A questo punto lo script subisce un essenziale avvitamento sul registro della paranoia. Una delle partecipanti al gruppo decide di andarsene, si sente molto imbarazzata, non se la sente di restare. David insiste che rimanga, Will mette a tacere il compagno di Eden, e la donna se ne va, seguita da Pruitt  che deve spostare la sua automobile parcheggiata dietro quella della donna. Da qui in poi il narrato diventa tutto un susseguirsi di dialoghi sotto forma di battibecchi tra Will, Eden, e David, in un andamento schizo-affettivo che aumenta a vista d'occhio la tensione. La paranoia sale, qualcuno insinua che i due ospiti appartengono ad una setta, e Will comincia a sentirsi molto confuso e spaventato. Si aggira per la casa nella quale ha abitato in anni passati con moglie e figlio, ricorda il volto del suo bambino, attraverso immagini struggenti che il regista colloca in alcuni punti nodali della storia (vedi il flashback "edipico" in cui Will ed Eden sono nella vasca da bagno, e il figlio li sorprende in atteggiamenti teneramente erotici).

Fino al settantesimo minuto tutto procede su un registro esistenzialistico-metafisico, cioè non accade nulla se non sul piano di dinamiche gruppali stranianti, e il girato appare come teatrale, statico. Il viraggio catastrofico arriva inaspettatamente a circa 15 minuti dalla fine del film, durante la bellissima sequenza del brindisi, il cui drammatico, sconvolgente seguito è girato con un uso del ralenty perfetto, toccante, un ralenty cadenzato da note cupe, lente, funeree. È proprio tra prefinale e finale che il tema del lutto persecutorio si mostra come il cuore pulsante, ferito a morte, di tutto il film. Kusama, inaspettatamente, dopo un "Jennifer's Body" (2009) che non aveva lasciato un segno significativo, ci mostra invece, con artiglio da pantera, il segno, il marchio a fuoco del lutto, e lo fa senza nessun velo, "a cuore aperto" potremmo dire, e senza mai toccare le corde di un romanticismo manieristico o di qualsivoglia tipo, tenendosi lontano da sequenze gratuitamente lacrimevoli (a partire dalla morte del figlio di Eden e Will, le cui modalità rimangono avvolte nel mistero).

La fine di Eden, sdraiata sull'erba del giardino è una rappresentazione emblematica di questa scelta stilistica tutta centrata sul tema del dolore mentale e della sua pensabilitá/impensabilitá. "The Invitation" è un'altra bella, intensa, indimenticabile prova del nuovo corso cinematografico perturbante statunitense.
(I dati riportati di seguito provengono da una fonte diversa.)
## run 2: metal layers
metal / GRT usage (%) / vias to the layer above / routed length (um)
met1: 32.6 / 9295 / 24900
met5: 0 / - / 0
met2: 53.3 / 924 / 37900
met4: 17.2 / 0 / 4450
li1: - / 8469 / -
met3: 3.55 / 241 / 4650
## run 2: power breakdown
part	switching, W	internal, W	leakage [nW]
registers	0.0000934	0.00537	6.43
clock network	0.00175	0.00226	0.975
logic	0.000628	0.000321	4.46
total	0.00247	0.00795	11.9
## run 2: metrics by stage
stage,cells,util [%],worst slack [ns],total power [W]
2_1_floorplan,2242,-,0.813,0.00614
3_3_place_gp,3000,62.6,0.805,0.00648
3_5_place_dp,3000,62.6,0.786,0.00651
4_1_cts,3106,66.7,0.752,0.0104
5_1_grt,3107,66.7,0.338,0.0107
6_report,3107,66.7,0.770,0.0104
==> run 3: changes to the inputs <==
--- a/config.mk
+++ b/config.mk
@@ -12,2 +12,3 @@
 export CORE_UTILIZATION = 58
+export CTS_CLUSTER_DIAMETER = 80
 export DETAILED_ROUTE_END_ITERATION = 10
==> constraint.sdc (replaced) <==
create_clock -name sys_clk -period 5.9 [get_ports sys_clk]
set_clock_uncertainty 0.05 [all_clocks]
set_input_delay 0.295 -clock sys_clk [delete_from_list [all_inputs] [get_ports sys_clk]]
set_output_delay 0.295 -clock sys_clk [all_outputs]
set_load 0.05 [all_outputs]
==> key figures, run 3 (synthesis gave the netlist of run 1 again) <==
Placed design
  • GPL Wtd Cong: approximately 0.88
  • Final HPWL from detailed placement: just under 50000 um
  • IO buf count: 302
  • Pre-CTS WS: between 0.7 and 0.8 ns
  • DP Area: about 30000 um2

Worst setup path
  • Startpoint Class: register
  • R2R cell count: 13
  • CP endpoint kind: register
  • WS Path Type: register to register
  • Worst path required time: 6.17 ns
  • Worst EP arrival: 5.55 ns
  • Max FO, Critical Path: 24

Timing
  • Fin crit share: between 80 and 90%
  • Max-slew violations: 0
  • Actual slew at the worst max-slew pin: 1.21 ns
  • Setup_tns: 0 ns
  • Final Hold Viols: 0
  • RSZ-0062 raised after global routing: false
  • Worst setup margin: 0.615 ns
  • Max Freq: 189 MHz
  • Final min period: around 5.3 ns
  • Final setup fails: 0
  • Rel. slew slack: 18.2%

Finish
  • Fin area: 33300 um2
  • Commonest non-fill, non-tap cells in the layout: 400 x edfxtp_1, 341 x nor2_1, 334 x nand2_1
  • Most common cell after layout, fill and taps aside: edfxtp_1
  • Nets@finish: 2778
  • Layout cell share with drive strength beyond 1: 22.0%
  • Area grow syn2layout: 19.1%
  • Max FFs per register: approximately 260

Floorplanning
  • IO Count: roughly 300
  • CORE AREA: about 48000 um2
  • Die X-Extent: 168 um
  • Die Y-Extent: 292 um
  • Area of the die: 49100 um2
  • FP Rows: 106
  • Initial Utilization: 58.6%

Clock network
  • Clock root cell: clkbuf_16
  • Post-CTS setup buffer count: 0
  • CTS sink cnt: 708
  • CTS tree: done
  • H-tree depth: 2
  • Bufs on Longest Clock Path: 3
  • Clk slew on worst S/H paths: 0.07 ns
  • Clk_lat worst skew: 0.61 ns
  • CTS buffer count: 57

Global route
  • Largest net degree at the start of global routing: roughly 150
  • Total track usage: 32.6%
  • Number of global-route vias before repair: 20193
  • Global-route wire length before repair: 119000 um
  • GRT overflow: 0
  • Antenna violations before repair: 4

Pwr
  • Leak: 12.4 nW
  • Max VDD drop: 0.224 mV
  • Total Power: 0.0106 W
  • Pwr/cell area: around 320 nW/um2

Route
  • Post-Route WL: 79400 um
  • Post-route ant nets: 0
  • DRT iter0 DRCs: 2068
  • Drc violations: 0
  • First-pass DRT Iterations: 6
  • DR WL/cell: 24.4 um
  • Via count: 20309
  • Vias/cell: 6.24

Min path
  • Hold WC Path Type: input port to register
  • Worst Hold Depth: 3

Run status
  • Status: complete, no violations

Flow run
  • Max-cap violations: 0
Un film al quale mi sono avvicinato con cautela, avendone letto fin troppo bene da più parti, ma che ho trovato molto intenso e tecnicamente raffinato, in particolar modo dal punto di vista di una scrittura filmica altamente poetica e incisiva nel creare atmosfere emotive che Melanie Klein credo definirebbe senz'altro "schizo-paranoidee" allo stato puro. Atmosfere che avvelenano le menti dei protagonisti e dei padroni di casa (Eden e David), e che tendono a contagiare il gruppo intossicandone i legami e le relazioni. Tale rappresentazione della paranoia come fenomeno di gruppo (anche religioso, anche politico, anche aziendale ad esempio) è molto suggestiva e anche scientificamente fondata, se guardata da un punto di vista ad esempio psicoanalitico. Basti leggere alcuni testi significativi in merito al funzionamento mentale dei gruppi (vedi, W.R. Bion, 1958 E. Jaques, 1990, R. Kaes, 2009 etc.) per rendersi conto che "The Invitation" ha a tale proposito molto da dire, anche a psicoanalisti, gruppo-analisti, terapisti di coppia e figure affini. Ha molto da dire in ogni caso, e a tutti, quindi lo consiglio vivamente.